You've seen one case where a panic backfired terribly, but you haven't seen the other cases where loud panics helped catch bugs during development, testing, and internal dogfooding/canary releases. Panics (assertions and other "this should never happen" unwinds) can be very useful.
In this case the unwrap() was only a symptom of an already bad state causing an error that the service couldn't recover from. This would have been as much of an unrecoverable error if it was reported in any other way. The mechanisms needed to either prevent it or recover are much more nuanced than just whether it's an unwrap or Result.
Using Result instead isn't universally better. For example:
if let Ok(Some(cached)) = memcache.get() {
this is a reasonable pattern, because communication with the cache server is going to be inherently flaky, and treating it as a cache miss is a trivial way to recover.
…except when you have a cache client that is too old, and doesn't support a certain protocol feature, which makes it systematically fail on a subset of queries. You have no idea, because all users of it discard the Err, and Rust has no good way of enforcing that a certain Error variant must be handled (it boils down to undroppable types).

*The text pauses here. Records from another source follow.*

## src/rtl/alu_ctrl.sv

```systemverilog
// Control sequencer for the combinational ALU: accepts one instruction, issues
// registered operands, captures the result and retires it into a 4x8 register file.
module alu_ctrl #(
  parameter int DATA_W = 8,
  parameter int NREGS  = 4,
  localparam int AW    = $clog2(NREGS)
) (
  input  logic              clk,
  input  logic              reset,
  input  logic              instr_valid,
  output logic              instr_ready,
  input  logic [7:0]        instr,
  input  logic              ld_en,
  input  logic [AW-1:0]     ld_addr,
  input  logic [DATA_W-1:0] ld_data,
  output logic [DATA_W-1:0] alu_in1,
  output logic [DATA_W-1:0] alu_in2,
  output logic [2:0]        alu_mode,
  input  logic [DATA_W-1:0] alu_out,
  input  logic              alu_zero,
  input  logic              alu_carry,
  output logic              flag_zero,
  output logic              flag_carry,
  output logic              done,
  output logic              illegal,
  input  logic [AW-1:0]     dbg_addr,
  output logic [DATA_W-1:0] dbg_data
);

  typedef enum logic [1:0] {IDLE, ISSUE, CAPTURE, WRITE} state_t;

  localparam logic [2:0] M_ADD = 3'b000;
  localparam logic [2:0] M_SUB = 3'b001;
  localparam logic [2:0] M_CMP = 3'b010;

  state_t state, state_next;

  logic [DATA_W-1:0] regs [NREGS];
  logic [2:0]        mode_q;
  logic [AW-1:0]     rd_q;
  logic [AW-1:0]     rs_q;
  logic [DATA_W-1:0] res_q;
  logic              res_zero;
  logic              res_carry;
  logic              mode_illegal;
  logic              instr_unused;

  assign instr_unused = instr[4];
  assign mode_illegal = mode_q[2] & mode_q[1];
  assign dbg_data     = regs[dbg_addr];

  // State register
  always_ff @(posedge clk) begin
    if (reset) state <= IDLE;
    else       state <= state_next;
  end

  // Next state: an instruction transfers when instr_valid && instr_ready at a
  // rising edge; instr_ready is only offered in IDLE and yields to a load.
  always_comb begin
    state_next = state;
    case (state)
      IDLE:    if (!ld_en && instr_valid) state_next = ISSUE;
      ISSUE:   state_next = CAPTURE;
      CAPTURE: state_next = WRITE;
      WRITE:   state_next = IDLE;
      default: state_next = IDLE;
    endcase
  end

  // Outputs decoded from state
  always_comb begin
    instr_ready = 1'b0;
    if (state == IDLE) instr_ready = !ld_en;
  end

  // Datapath: register file, latched fields, ALU drive, capture and retire
  always_ff @(posedge clk) begin
    if (reset) begin
      for (int i = 0; i < NREGS; i++) regs[i] <= '0;
      mode_q     <= '0;
      rd_q       <= '0;
      rs_q       <= '0;
      alu_in1    <= '0;
      alu_in2    <= '0;
      alu_mode   <= '0;
      res_q      <= '0;
      res_zero   <= 1'b0;
      res_carry  <= 1'b0;
      flag_zero  <= 1'b0;
      flag_carry <= 1'b0;
      done       <= 1'b0;
      illegal    <= 1'b0;
    end else begin
      done    <= 1'b0;
      illegal <= 1'b0;
      case (state)
        IDLE: begin
          if (ld_en) begin
            regs[ld_addr] <= ld_data;
          end else if (instr_valid) begin
            mode_q <= instr[7:5];
            rd_q   <= instr[3:2];
            rs_q   <= instr[1:0];
          end
        end
        ISSUE: begin
          alu_in1  <= regs[rs_q];
          alu_in2  <= regs[rd_q];
          alu_mode <= mode_q;
        end
        CAPTURE: begin
          res_q <= alu_out;
          // Only CMP trusts the ALU's zero output; other modes test the result here.
          case (mode_q)
            M_ADD, M_SUB: begin
              res_zero  <= (alu_out == '0);
              res_carry <= alu_carry;
            end
            M_CMP: begin
              res_zero  <= alu_zero;
              res_carry <= alu_carry;
            end
            default: begin
              res_zero  <= (alu_out == '0);
              res_carry <= 1'b0;
            end
          endcase
        end
        WRITE: begin
          done <= 1'b1;
          if (mode_illegal) begin
            illegal <= 1'b1;
          end else begin
            if (mode_q != M_CMP) regs[rd_q] <= res_q;
            flag_zero  <= res_zero;
            flag_carry <= res_carry;
          end
        end
        default: ;
      endcase
    end
  end

endmodule
```

## config.mk

```make
export PLATFORM = sky130hd
export DESIGN_NAME = alu_ctrl
export DESIGN_NICKNAME = d
export VERILOG_FILES = /design/src/rtl/alu_ctrl.sv
export SDC_FILE = /design/constraint.sdc
export NUM_CORES = 1
export LEC_CHECK = 0
export CELL_PAD_IN_SITES_DETAIL_PLACEMENT = 1
export CELL_PAD_IN_SITES_GLOBAL_PLACEMENT = 2
export CORE_MARGIN = 5
export CORE_UTILIZATION = 38
export CTS_CLUSTER_DIAMETER = 80
export DETAILED_ROUTE_END_ITERATION = 8
export GPL_TIMING_DRIVEN = 0
export HOLD_SLACK_MARGIN = 0.05
export PLACE_DENSITY_LB_ADDON = 0.1
export SLEW_MARGIN = 20
export SYNTH_ARGS = -nofsm -noshare
export SYNTH_HDL_FRONTEND = slang
export SYNTH_SLANG_ARGS = --single-unit
export TNS_END_PERCENT = 50
```

## constraint.sdc

```tcl
create_clock -name clk -period 6.4 [get_ports clk]
set_input_delay 1.28 -clock clk [delete_from_list [all_inputs] [get_ports clk]]
set_output_delay 1.28 -clock clk [all_outputs]
set_load 0.01 [all_outputs]
```
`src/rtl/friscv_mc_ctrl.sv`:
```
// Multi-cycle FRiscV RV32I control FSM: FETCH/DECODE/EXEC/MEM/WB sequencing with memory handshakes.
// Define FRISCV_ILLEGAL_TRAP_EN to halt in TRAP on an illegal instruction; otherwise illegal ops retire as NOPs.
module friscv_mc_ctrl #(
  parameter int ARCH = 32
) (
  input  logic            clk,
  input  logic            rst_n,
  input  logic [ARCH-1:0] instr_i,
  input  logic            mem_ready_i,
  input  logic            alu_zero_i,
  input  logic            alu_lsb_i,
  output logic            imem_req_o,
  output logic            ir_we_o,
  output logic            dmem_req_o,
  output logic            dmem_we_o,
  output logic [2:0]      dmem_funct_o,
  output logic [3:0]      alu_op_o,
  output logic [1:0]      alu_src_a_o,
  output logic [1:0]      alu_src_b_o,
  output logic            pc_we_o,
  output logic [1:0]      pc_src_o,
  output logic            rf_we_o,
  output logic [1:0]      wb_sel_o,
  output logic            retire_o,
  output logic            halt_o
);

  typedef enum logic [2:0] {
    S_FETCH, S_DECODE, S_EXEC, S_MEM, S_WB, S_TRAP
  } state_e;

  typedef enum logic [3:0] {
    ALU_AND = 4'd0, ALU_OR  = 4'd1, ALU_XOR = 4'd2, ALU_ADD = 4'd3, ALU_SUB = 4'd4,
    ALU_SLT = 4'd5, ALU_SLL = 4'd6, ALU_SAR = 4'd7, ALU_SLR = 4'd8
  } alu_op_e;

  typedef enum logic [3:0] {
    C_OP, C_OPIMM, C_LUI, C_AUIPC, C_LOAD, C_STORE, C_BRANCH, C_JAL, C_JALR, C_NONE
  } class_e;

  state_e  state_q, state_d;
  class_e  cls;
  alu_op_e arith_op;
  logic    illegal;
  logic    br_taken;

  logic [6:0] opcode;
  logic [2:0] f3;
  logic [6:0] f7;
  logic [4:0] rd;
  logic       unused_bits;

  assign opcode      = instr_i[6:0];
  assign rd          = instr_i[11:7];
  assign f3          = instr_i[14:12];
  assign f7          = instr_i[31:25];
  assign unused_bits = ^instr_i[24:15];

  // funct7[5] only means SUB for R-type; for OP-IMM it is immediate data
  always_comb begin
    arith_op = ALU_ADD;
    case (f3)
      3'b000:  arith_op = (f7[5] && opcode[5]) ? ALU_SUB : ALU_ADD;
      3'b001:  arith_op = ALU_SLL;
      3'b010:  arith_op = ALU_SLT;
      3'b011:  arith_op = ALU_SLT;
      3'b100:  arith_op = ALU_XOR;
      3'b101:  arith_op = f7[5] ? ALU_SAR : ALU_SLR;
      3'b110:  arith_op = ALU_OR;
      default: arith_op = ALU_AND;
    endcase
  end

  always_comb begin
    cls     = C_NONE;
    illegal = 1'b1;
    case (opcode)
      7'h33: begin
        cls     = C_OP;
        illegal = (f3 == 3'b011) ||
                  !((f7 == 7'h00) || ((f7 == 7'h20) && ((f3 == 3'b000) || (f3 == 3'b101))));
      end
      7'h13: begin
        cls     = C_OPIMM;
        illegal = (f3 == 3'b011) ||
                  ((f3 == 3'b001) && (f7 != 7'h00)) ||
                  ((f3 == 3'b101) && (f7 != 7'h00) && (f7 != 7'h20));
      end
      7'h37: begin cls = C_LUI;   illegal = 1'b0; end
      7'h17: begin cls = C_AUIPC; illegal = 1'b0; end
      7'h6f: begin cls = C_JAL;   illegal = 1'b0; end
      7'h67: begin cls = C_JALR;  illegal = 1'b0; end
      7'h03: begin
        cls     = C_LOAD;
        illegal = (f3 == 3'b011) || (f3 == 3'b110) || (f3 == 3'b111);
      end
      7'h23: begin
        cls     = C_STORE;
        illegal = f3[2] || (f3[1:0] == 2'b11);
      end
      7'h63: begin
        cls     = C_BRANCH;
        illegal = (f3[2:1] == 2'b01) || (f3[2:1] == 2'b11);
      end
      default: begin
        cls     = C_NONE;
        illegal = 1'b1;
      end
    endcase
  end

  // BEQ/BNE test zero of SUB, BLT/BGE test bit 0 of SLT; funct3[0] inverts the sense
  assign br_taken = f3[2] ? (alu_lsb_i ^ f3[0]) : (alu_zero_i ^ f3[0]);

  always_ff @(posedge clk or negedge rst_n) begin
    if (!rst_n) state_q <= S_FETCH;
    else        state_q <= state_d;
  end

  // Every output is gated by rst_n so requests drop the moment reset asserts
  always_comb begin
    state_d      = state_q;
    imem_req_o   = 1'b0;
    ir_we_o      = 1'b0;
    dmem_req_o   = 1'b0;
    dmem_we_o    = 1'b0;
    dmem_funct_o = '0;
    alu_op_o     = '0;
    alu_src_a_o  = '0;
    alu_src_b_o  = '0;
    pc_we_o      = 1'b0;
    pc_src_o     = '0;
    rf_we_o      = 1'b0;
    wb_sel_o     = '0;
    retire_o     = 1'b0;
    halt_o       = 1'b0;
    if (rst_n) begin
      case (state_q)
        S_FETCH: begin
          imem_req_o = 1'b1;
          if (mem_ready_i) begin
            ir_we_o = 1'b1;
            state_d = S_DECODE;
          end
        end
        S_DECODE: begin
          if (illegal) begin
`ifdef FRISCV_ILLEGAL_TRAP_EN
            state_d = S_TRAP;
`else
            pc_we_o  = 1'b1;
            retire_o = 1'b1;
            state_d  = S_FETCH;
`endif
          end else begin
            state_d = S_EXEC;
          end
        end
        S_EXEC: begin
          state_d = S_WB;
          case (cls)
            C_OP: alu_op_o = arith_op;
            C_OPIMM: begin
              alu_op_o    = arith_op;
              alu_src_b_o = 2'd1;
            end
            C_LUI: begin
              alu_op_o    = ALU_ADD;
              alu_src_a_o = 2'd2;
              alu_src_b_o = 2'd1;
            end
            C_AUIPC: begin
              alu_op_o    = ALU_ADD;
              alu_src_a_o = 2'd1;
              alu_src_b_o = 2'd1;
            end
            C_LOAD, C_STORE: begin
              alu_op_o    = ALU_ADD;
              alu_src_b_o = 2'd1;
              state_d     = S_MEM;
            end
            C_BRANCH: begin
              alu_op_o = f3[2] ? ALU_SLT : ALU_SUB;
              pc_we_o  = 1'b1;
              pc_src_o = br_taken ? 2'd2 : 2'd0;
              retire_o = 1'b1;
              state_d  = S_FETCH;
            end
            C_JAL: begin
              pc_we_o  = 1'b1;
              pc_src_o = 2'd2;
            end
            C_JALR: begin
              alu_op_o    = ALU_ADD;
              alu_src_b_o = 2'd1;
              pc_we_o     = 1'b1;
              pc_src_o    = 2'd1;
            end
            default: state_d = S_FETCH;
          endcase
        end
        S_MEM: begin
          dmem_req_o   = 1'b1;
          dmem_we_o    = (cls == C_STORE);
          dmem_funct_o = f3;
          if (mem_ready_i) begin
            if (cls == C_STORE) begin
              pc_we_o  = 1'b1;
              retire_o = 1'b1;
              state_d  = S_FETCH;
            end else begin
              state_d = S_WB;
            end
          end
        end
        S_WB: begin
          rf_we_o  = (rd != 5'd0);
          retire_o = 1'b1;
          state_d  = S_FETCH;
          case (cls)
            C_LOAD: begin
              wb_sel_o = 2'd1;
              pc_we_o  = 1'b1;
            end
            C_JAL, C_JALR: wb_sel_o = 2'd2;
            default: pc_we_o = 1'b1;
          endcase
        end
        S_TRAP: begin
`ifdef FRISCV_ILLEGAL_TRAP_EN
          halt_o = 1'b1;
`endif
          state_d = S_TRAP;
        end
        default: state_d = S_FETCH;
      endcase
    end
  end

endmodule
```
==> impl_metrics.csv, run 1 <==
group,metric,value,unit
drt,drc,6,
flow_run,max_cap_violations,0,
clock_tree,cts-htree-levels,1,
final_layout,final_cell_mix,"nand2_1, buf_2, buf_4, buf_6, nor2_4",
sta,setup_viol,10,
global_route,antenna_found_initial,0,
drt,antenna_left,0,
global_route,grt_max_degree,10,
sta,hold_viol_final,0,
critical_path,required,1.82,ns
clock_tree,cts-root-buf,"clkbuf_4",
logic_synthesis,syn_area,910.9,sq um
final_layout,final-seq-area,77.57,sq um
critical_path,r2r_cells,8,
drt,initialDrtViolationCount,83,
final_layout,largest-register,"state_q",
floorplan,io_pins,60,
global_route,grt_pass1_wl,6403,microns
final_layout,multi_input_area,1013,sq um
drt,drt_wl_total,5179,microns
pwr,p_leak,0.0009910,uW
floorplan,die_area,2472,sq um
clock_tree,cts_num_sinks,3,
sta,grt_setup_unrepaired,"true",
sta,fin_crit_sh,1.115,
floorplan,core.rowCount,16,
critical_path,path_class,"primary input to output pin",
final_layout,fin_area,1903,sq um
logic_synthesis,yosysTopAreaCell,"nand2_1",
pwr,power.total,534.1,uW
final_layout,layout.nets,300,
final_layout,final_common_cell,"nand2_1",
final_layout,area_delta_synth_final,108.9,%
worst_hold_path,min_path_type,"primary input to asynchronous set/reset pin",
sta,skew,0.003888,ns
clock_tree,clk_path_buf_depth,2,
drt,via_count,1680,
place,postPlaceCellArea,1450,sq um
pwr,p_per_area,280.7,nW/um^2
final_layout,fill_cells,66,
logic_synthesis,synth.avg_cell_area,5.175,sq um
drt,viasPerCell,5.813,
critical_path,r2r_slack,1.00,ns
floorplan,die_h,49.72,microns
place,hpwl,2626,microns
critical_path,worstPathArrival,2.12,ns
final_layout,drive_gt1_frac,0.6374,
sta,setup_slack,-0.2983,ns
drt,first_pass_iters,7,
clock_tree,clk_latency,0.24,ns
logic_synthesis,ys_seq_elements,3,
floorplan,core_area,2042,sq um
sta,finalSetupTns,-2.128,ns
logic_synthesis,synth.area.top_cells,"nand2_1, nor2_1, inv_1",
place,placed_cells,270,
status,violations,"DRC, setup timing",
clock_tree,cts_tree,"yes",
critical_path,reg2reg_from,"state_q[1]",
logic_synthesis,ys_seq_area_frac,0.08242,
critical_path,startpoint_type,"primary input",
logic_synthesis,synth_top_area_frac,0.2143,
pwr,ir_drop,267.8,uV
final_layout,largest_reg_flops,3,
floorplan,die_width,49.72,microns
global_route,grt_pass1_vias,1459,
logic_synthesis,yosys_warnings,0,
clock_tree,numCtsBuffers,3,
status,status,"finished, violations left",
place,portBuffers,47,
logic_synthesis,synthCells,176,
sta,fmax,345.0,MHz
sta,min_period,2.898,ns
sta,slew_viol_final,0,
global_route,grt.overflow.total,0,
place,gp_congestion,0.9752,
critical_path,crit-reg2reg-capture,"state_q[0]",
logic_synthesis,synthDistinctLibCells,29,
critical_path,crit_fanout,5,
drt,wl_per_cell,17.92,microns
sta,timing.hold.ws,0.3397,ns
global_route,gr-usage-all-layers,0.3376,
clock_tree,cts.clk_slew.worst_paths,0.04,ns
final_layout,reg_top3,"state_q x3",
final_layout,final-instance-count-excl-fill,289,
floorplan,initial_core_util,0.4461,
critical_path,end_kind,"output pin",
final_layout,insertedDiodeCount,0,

Mixing of critical "this should never happen" cases with Results that often carry noisy and trivial/expected errors (caused by bad user input, flaky I/O, timeouts, etc.) risks losing the important error in the noise. When a service sees some "missing required http header" trivial error thousands of times per second and a "the core config is all wrong" every 5 minutes, it will be easy to lose the important one in the noise.